Spesso l'unico indicatore di rischio considerato è il "tempo" passato online, ma c'è una differenza abissale tra passare tre ore connessi per un uso attivo, cercare informazioni, portare avanti passioni, scrivere in gruppi, parlare con gli amici su WhatsApp, e passarne anche meno a scorrere passivamente video scelti da un algoritmo. Quell'algoritmo ha un solo obiettivo: incollarci allo schermo per profitto.Questa mancanza di basi tecniche ci rende vulnerabili sui social.
Senza un minimo di educazione tecnica, siamo tutti alla mercé delle piattaforme, delle grandi aziende che dettano le regole del gioco. Ecco perché parlo di coding a scuola. Non per formare una generazione di programmatori, chi vuole fare il programmatore lo farà più avanti, ma per aiutare i ragazzi a comprendere le logiche degli algoritmi.
E intanto a scuola si gioca a guardia e ladri: professori che cercano di smascherare i compiti fatti con l'AI e studenti che provano a nasconderlo. Mentre sappiamo che l'AI può essere utilizzata per migliorare l'apprendimento, e non solo, come spesso si fa, per spegnere il pensiero critico. Ma bisogna ragionare su come fare, come presentare ai ragazzi un modo ecologico di usarla, per quello che è: uno strumento.

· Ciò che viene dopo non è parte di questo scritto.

--- src/hw/mem_pkg.sv ---
`default_nettype none

package mem_pkg;

    // data path and address width
    localparam int word_w = 32;

    // ram word index, 256 words
    localparam int addr_idx_w = 8;

    // address bit that selects the slow, uncached region
    localparam int uncached_bit = 12;

    typedef logic [word_w-1:0] word_t;

    // one enable per byte of a word
    typedef logic [word_w/8-1:0] strobe_t;

    // op_none passes through the stage without touching memory
    typedef enum logic [1:0] {
        op_none  = 2'd0,
        op_load  = 2'd1,
        op_store = 2'd2
    } mem_op_t;

    typedef enum logic [1:0] {
        sz_byte = 2'd0,
        sz_half = 2'd1,
        sz_word = 2'd2
    } msize_t;

endpackage

`default_nettype wire

--- src/hw/resp_capture.sv ---
`default_nettype none

module resp_capture (
    input  logic           clk,
    input  logic           resetn,
    input  logic           issue_pulse,
    input  logic           lane_need0,
    input  logic           lane_need1,
    input  logic           resp_ok0,
    input  logic           resp_ok1,
    input  mem_pkg::word_t resp_data0,
    input  mem_pkg::word_t resp_data1,
    input  logic           out_ready,
    output logic           out_valid,
    output logic           pair_done,
    output mem_pkg::word_t held_data0,
    output mem_pkg::word_t held_data1
);
    logic pend0;
    logic pend1;
    logic waiting;
    logic pend0_next;
    logic pend1_next;
    logic done_next;

    // pending state as it will be after this edge
    assign pend0_next = issue_pulse ? lane_need0 : (pend0 && !resp_ok0);
    assign pend1_next = issue_pulse ? lane_need1 : (pend1 && !resp_ok1);
    assign done_next  = (issue_pulse || waiting) && !pend0_next && !pend1_next;

    assign pair_done = out_valid && out_ready;

    always_ff @(posedge clk) begin
        if (resetn) begin
            pend0     <= 1'b0;
            pend1     <= 1'b0;
            waiting   <= 1'b0;
            out_valid <= 1'b0;
        end else begin
            pend0 <= pend0_next;
            pend1 <= pend1_next;
            if (done_next) begin
                waiting   <= 1'b0;
                out_valid <= 1'b1;
            end else begin
                if (issue_pulse) begin
                    waiting <= 1'b1;
                end
                if (pair_done) begin
                    out_valid <= 1'b0;
                end
            end
        end
    end

    // either lane may finish first, each keeps its own copy
    always_ff @(posedge clk) begin
        if (resp_ok0) begin
            held_data0 <= resp_data0;
        end
        if (resp_ok1) begin
            held_data1 <= resp_data1;
        end
    end

endmodule

`default_nettype wire

--- config.mk ---
export PLATFORM = sky130hd
export DESIGN_NAME = resp_capture
export DESIGN_NICKNAME = d
export VERILOG_FILES = /design/src/hw/mem_pkg.sv /design/src/hw/resp_capture.sv
export SDC_FILE = /design/constraint.sdc
export NUM_CORES = 1
export LEC_CHECK = 0
export BUFFER_PORTS_ARGS = -buffer_cell sky130_fd_sc_hd__buf_4
export CAP_MARGIN = 20
export CELL_PAD_IN_SITES_DETAIL_PLACEMENT = 1
export CELL_PAD_IN_SITES_GLOBAL_PLACEMENT = 1
export CORE_ASPECT_RATIO = 1.1
export CORE_MARGIN = 8
export CORE_UTILIZATION = 35
export DETAILED_ROUTE_END_ITERATION = 8
export PLACE_DENSITY_LB_ADDON = 0.25
export SLEW_MARGIN = 20
export SYNTH_ARGS = -nofsm -noshare
export SYNTH_HDL_FRONTEND = slang
export SYNTH_SLANG_ARGS = --single-unit
--- constraint.sdc ---
create_clock -name clk -period 2.5 [get_ports clk]
set_clock_uncertainty 0.2 [all_clocks]
set_input_delay 0.125 -clock clk [delete_from_list [all_inputs] [get_ports clk]]
set_output_delay 0.125 -clock clk [all_outputs]
set_load 0.01 [all_outputs]
==> Flow_metrics.wiki, run 1 <==
{| class="wikitable"
! Metric !! Value
|-
| Peak supply drop || 0.428 mV
|-
| Critical Path Source Type || flop
|-
| Final hold vios || 0
|-
| Number of buffers added by the clock tree synthesis step || 9
|-
| Die X-Extent || 89.4 um
|-
| First-pass iteration count of the detailed router || 4
|-
| Routability-driven placement congestion ratio || 0.686
|-
| End-of-flow core utilization || 71.9%
|-
| Flip-flop and latch count after synthesis || 68
|-
| GR Util All Layers || 21.5%
|-
| Site Rows || 29
|-
| Combinational fraction of design power || 14.8%
|-
| Yosys cell types || 8
|-
| Setup CP Type || reg2reg
|-
| Min-Delay Path Class || in2reg
|-
| Wire length of the first global-routing pass || 12800 um
|-
| Max-cap violations || 0
|-
| Final max-slew violation count || 0
|-
| DR iter-0 viols || 84
|-
| Bufs on Longest Clock Path || 2
|-
| Layout overhead on the synthesized area || 99.0%
|-
| Result of the run || complete, no violations
|-
| Net count after synthesis || 152
|-
| Clock input transition at the sequential cells of the worst setup and hold paths || 0.07 ns
|-
| Number of instances in the synthesized netlist || 80
|-
| # setup viols final || 0
|-
| Clock insertion delay at the later pin of the skew report || 0.33 ns
|-
| Power spent charging and discharging nets || 0.000612 W
|-
| DR DRC count || 0
|-
| Net count of the finished layout || 372
|-
| Max-slew headroom || 72.3%
|-
| Total Die Area || 0.00864 sq mm
|-
| Number of global-route vias before repair || 1957
|-
| Proportion of power drawn by the clock network || 35.1%
|-
| Routed WL per cell || 23.1 um
|-
| Worst Tran Pin Value || 0.416 ns
|-
| Sink Count || 68
|-
| Die span in y || 96.7 um
|-
| Buffers inserted during post-CTS setup optimization || 0
|-
| Total wire length || 8830 um
|-
| Number of antenna violations at the first check in global routing || 0
|-
| Power density over the cells || 668 mW/mm^2
|-
| Worst-path fanout max || 3
|-
| Clock root buffer || clkbuf_8
|-
| Final critical-path share of the clock period || 71.8%
|-
| Starting Density || 36.1%
|-
| End of the worst register-to-register path || waiting
|-
| Worst Reg-to-Reg Cells || 4
|-
| Pin count of the biggest net entering global routing || 34
|-
| Total placed cells including tap cells || 294
|-
| DR vias || 1674
|-
| Share of layout cells above drive strength 1 || 49.5%
|-
| Antenna violation net count after detailed routing || 0
|-
| Switching power as a share of total power || 22.2%
|-
| Warning count from the yosys run || 0
|-
| Overall overflow remaining after global route || 0
|-
| Proportion of power drawn by flip-flops and latches || 50.1%
|-
| End of the critical path || waiting
|-
| TritonCTS clock tree || built
|-
| Critical R2R Launch || pend1
|-
| Sequential share of the synthesized area || 96.6%
|-
| IO Count || 138
|-
| Hold WS || 0.0518 ns
|-
| Area of the mapped netlist || 0.00207 sq mm
|-
| Pwr Total || 0.00276 W
|-
| CTS H-tree lvls || 3
|-
| Required time reported for the critical path endpoint || 2.52 ns
|-
| Number of input and output port buffers inserted || 137
|-
| Maximum clock frequency || 0.557 GHz
|-
| Setup tns final || 0 ns
|-
| Syn_area_per_cell || 25.9 sq um
|-
| Internal power consumption || 0.00214 W
|-
| Count of placed standard cells in the final layout, fillers left out || 382
|-
| Internal reg-to-reg setup slack || 0.70 ns
|-
| Arrival @ worst endpoint || 1.82 ns
|-
| Antenna fix cells || 0
|-
| Leakage component of the power || 1.75 nW
|-
| CP Launch Point || pend1
|-
| Endpoint kind of the worst setup timing path || flop
|-
| Unrepaired setup endpoints after global routing || false
|-
| CORE AREA || 0.00573 sq mm
|-
| Final critical delay including setup and external delays || 1.80 ns
|-
| Detail-routed via count per cell || 4.38
|}
[layout by cell type, fill, tap and decap left out, drive strengths merged]
cell / netlist / routed
bufinv: 0 / 2
a21boi: 1 / 1
edfxtp: 64 / 64
clkbuf: 0 / 10
dlygate4sd3: 0 / 72
a21oi: 2 / 2
and2: 1 / 1
nor3b: 3 / 3
nor2: 4 / 4
clkinv: 0 / 4
dfxtp: 4 / 4
buf: 0 / 137
a31o: 1 / 1
[kinds of logic (layout without fill, tap and decap cells)]
| logic type | count (synthesis) | count (layout) | share of synthesized area [%] |
|---|---|---|---|
| AND/OR/NAND/NOR | 8 | 8 | 2.11 |
| buffers and inverters | 0 | 225 | 0 |
| AO/OA/AOI/OAI | 4 | 4 | 1.27 |
| flip-flops | 68 | 68 | 96.6 |
[cells in the mapped netlist]
cell type,number,area [sq um]
nor2_1,4,15.0
nor3b_1,3,22.5
and2_1,1,6.26
a21oi_1,2,10.0
a21boi_0,1,7.51
a31o_1,1,8.76
dfxtp_1,4,80.1
edfxtp_1,64,1920
[worst min path at each step]
stage	start	endpoint	slack, ns	cells after the start
2_1_floorplan	resetn	pend0	-0.003	1
3_3_place_gp	resp_data0[27]	held_data0[27]	0.10	1
3_5_place_dp	resp_data1[18]	held_data1[18]	0.10	1
4_1_cts	issue_pulse	waiting	0.01	4
5_1_grt	resp_ok1	held_data1[2]	0.04	1
6_report	resp_ok1	held_data1[13]	0.05	1
[per-stage QoR]
step                setup WS [ns]  cell area, sq um
global placement             1.28              3200
floorplan                    1.48              2070
finish                      0.704              4120
global route                0.551              4120
CTS                         0.854              4120
detailed placement           1.24              3200
[critical path, cell delays in order, from the launching register on]
cell,delay [ns]
dfxtp_1,0.33
nor3b_1,0.22
a21oi_1,0.10
dlygate4sd3_1,0.57
a21boi_0,0.27
[state kept, by name, indices dropped and copies added, names as in the netlist]
signal and cells:
held_data0 32, held_data1 32, out_valid 1, pend0 1, pend1 1, waiting 1
[repair_timing]
| item | 4_1_cts | 5_1_grt |
|---|---|---|
| resized for setup | 0 | 0 |
| hold buffers | 72 | 0 |
| endpoints found under the hold margin | 68 | 0 |
[layout make-up]
cell class | instances | area [sq um]
clock buffer | 10 | 128
tap | 77 | 96.3
multi-input combinational | 12 | 70.1
clock inverter | 6 | 78.8
sequential | 68 | 2000
timing repair buffer | 209 | 1750
fill | 542 | 1610
[routing by layer]
layer  global-route usage (%)  vias to the layer above  share of wire, %  wire [um]
li1                         -                      757                 -          -
met1                     21.1                      843                35       3090
met2                     40.1                       64                59       5200
met3                     6.18                       10               4.7        413
met4                     7.69                        0               1.4        123
met5                        0                        -                 0          0
[power by group through the flow]
| stage | Sequential [W] | Combinational, W | Clock [W] |
|---|---|---|---|
| floorplan | 0.00144 | 0.00000737 | 0 |
| CTS | 0.00137 | 0.000395 | 0.000969 |
| detailed placement | 0.00139 | 0.000300 | 0 |
| global route | 0.00139 | 0.000428 | 0.00103 |
| finish | 0.00138 | 0.000408 | 0.000966 |
| global placement | 0.00139 | 0.000294 | 0 |
Note: power is estimated with default switching activity, not from simulation.
==> run 2: changes to the inputs <==
- CORE_UTILIZATION: 35 -> 32
- clock period: 2.5 -> 1.7 ns (I/O delays scaled with it)
==> run 2 against run 1 <==
Final area rose by 3.1%. Via count is 3.6% higher. Final cell count grew 3.1%. Critical path type unchanged. Critical endpoint is now out_valid. Largest cell class unchanged.
==> Flow_metrics.wiki, run 2 (synthesis gave the netlist of run 1 again) <==
{| class="wikitable"
! Metric !! Value
|-
| Number of buffers added by the clock tree synthesis step || 9
|-
| Setup tns final || 0 ns
|-
| Number of global-route vias before repair || 1990
|-
| Largest registers ranked by flip-flop count || held_data0 (32), held_data1 (32)
|-
| Share of layout cells above drive strength 1 || 50.3%
|-
| CTS H-tree lvls || 3
|-
| Hold WS || 0.0537 ns
|-
| Ordered list of cells on the worst path || nor3b_2, a21oi_1, dlygate4sd3_1, a31o_1
|-
| Max-slew headroom || 41.2%
|-
| Bufs on Longest Clock Path || 2
|-
| Final critical-path share of the clock period || 97.0%
|-
| Final max-slew violation count || 0
|-
| Result of the run || complete, no violations
|-
| Arrival @ worst endpoint || 1.67 ns
|-
| Filler instances || 564
|-
| Layout overhead on the synthesized area || 105%
|-
| Die X-Extent || 92.7 um
|-
| Power density over the cells || 1010 mW/mm^2
|-
| Overall overflow remaining after global route || 0
|-
| Unrepaired setup endpoints after global routing || false
|-
| Total placed cells including tap cells || 301
|-
| Clock insertion delay at the later pin of the skew report || 0.33 ns
|-
| Bufs and invs on worst path || 1
|-
| DR DRC count || 0
|-
| Clock root buffer || clkbuf_8
|-
| Pwr Total || 0.00428 W
|-
| Library cell contributing the largest single delay on the critical path || dlygate4sd3_1
|-
| DR vias || 1735
|-
| Setup CP Type || reg2reg
|-
| Total wire length || 9500 um
|-
| Number of input and output port buffers inserted || 137
|-
| Site Rows || 30
|-
| First-pass iteration count of the detailed router || 4
|-
| TritonCTS clock tree || built
|-
| Worst-path fanout max || 2
|-
| IO Count || 138
|-
| Detail-routed via count per cell || 4.40
|-
| Delay-heaviest family, CP || buffers and inverters
|-
| Wire length of the first global-routing pass || 13500 um
|-
| Min-Delay Path Class || in2reg
|-
| Die span in y || 100 um
|-
| Routability-driven placement congestion ratio || 0.734
|-
| Number of antenna violations at the first check in global routing || 0
|-
| Starting Density || 33.3%
|-
| GR Util All Layers || 20.5%
|-
| Endpoint kind of the worst setup timing path || flop
|-
| Design area || 0.00425 sq mm
|-
| Antenna fix cells || 0
|-
| Final critical delay including setup and external delays || 1.65 ns
|-
| CORE AREA || 0.00623 sq mm
|-
| Antenna violation net count after detailed routing || 0
|-
| Sink Count || 68
|-
| Clock input transition at the sequential cells of the worst setup and hold paths || 0.07 ns
|-
| Cell area after placement || 0.00323 sq mm
|-
| Routed WL per cell || 24.1 um
|-
| # setup viols final || 0
|-
| Max-cap violations || 0
|-
| Worst Tran Pin Value || 0.879 ns
|-
| Leakage component of the power || 1.80 nW
|-
| Critical Path Source Type || flop
|-
| Net count of the finished layout || 381
|-
| DR iter-0 viols || 101
|-
| Largest stage delay on the critical path || 0.60 ns
|-
| Final hold vios || 0
|-
| Most frequent cells in the layout || 141 x buf_4, 77 x dlygate4sd3_1, 64 x edfxtp_1
|-
| Total Die Area || 0.00931 sq mm
|-
| Buffers inserted during post-CTS setup optimization || 0
|-
| Count of placed standard cells in the final layout, fillers left out || 394
|-
| Peak supply drop || 0.664 mV
|-
| Pin count of the biggest net entering global routing || 18
|-
| Required time reported for the critical path endpoint || 1.72 ns
|-
| Most common library cell in the layout ignoring fill and taps || buf_4
|-
| Maximum clock frequency || 0.606 GHz
|}
run 2: final timing paths:
kind / depth (start not counted) / end / start / slack, ns
max: 4 / out_valid / pend0 / 0.05
min: 4 / pend1 / issue_pulse / 0.05
max reg2reg: 4 / out_valid / pend0 / 0.05
min reg2reg: 3 / waiting / waiting / 0.44
run 2: power breakdown:
group	switching [W]	internal, W
combinational	0.000249	0.000375
sequential	0.0000517	0.00198
clock	0.000663	0.000970
run 2: timing repair:
item | 4_1_cts | 5_1_grt
resized for setup | 0 | 3
hold endpoints to repair | 96 | 1
endpoints found under the setup margin | 0 | 2
hold buffers | 77 | 1
run 2: area by class of cell:
class                   count  area [sq um]  share of cell area [%]
clock buffers               9           124                    2.91
well taps                  80           100                    2.36
multi-input cells          12          80.1                    1.88
clock inverters             7           115                    2.71
flip-flops and latches     68          2000                    47.1
repair buffers            218          1830                    43.0
run 2: metrics by stage:
stage | utilization, % | setup WS [ns]
floorplan | - | 0.678
global placement | 51.8 | 0.621
detailed placement | 51.8 | 0.564
CTS | 68.1 | 0.00971
global route | 68.2 | 0.00755
finish | 68.2 | 0.0507
run 2: layer usage:
| layer | vias to the layer above | global-route usage (%) | part of all wire [%] |
|---|---|---|---|
| met5 | - | 0 | 0 |
| met4 | 0 | 7.94 | 1.5 |
| met3 | 11 | 4.85 | 5.5 |
| met2 | 78 | 39.7 | 59 |
| met1 | 870 | 20.3 | 34 |
| li1 | 776 | - | - |
run 2: worst reg2reg max path, cell delays in order (launching register included):
cell and delay (ns):
dfxtp_1 0.33, nor3b_2 0.17, a21oi_1 0.08, dlygate4sd3_1 0.60, a31o_1 0.18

Per fare questo salto serve un piano. Serve generare nuove competenze negli insegnanti, che non possono essere lasciati soli a gestire tutto questo, così come non possono esserlo le famiglie. Le istituzioni e la società devono smettere di delegare e iniziare ad assumersi la responsabilità di dare ai ragazzi gli strumenti per capire il mondo in cui vivono.